**Assigned task:**
I need every line that includes the word "global" copied from the material.

───

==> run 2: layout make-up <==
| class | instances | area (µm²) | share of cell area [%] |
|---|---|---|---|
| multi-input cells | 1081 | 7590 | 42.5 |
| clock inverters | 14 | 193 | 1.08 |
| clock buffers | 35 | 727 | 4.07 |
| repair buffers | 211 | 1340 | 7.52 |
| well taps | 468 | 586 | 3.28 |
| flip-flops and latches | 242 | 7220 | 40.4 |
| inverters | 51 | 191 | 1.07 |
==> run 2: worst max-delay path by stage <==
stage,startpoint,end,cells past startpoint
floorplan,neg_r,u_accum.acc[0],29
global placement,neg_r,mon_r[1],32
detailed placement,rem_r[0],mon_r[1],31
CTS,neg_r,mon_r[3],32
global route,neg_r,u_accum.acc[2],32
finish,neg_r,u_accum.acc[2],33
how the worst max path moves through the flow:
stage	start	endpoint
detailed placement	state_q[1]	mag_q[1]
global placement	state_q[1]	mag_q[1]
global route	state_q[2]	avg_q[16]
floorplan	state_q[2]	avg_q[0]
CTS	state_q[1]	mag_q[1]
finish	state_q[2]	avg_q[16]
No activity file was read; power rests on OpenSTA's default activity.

───

**Task response:**
global placement,neg_r,mon_r[1],32
global route,neg_r,u_accum.acc[2],32
global placement	state_q[1]	mag_q[1]
global route	state_q[2]	avg_q[16]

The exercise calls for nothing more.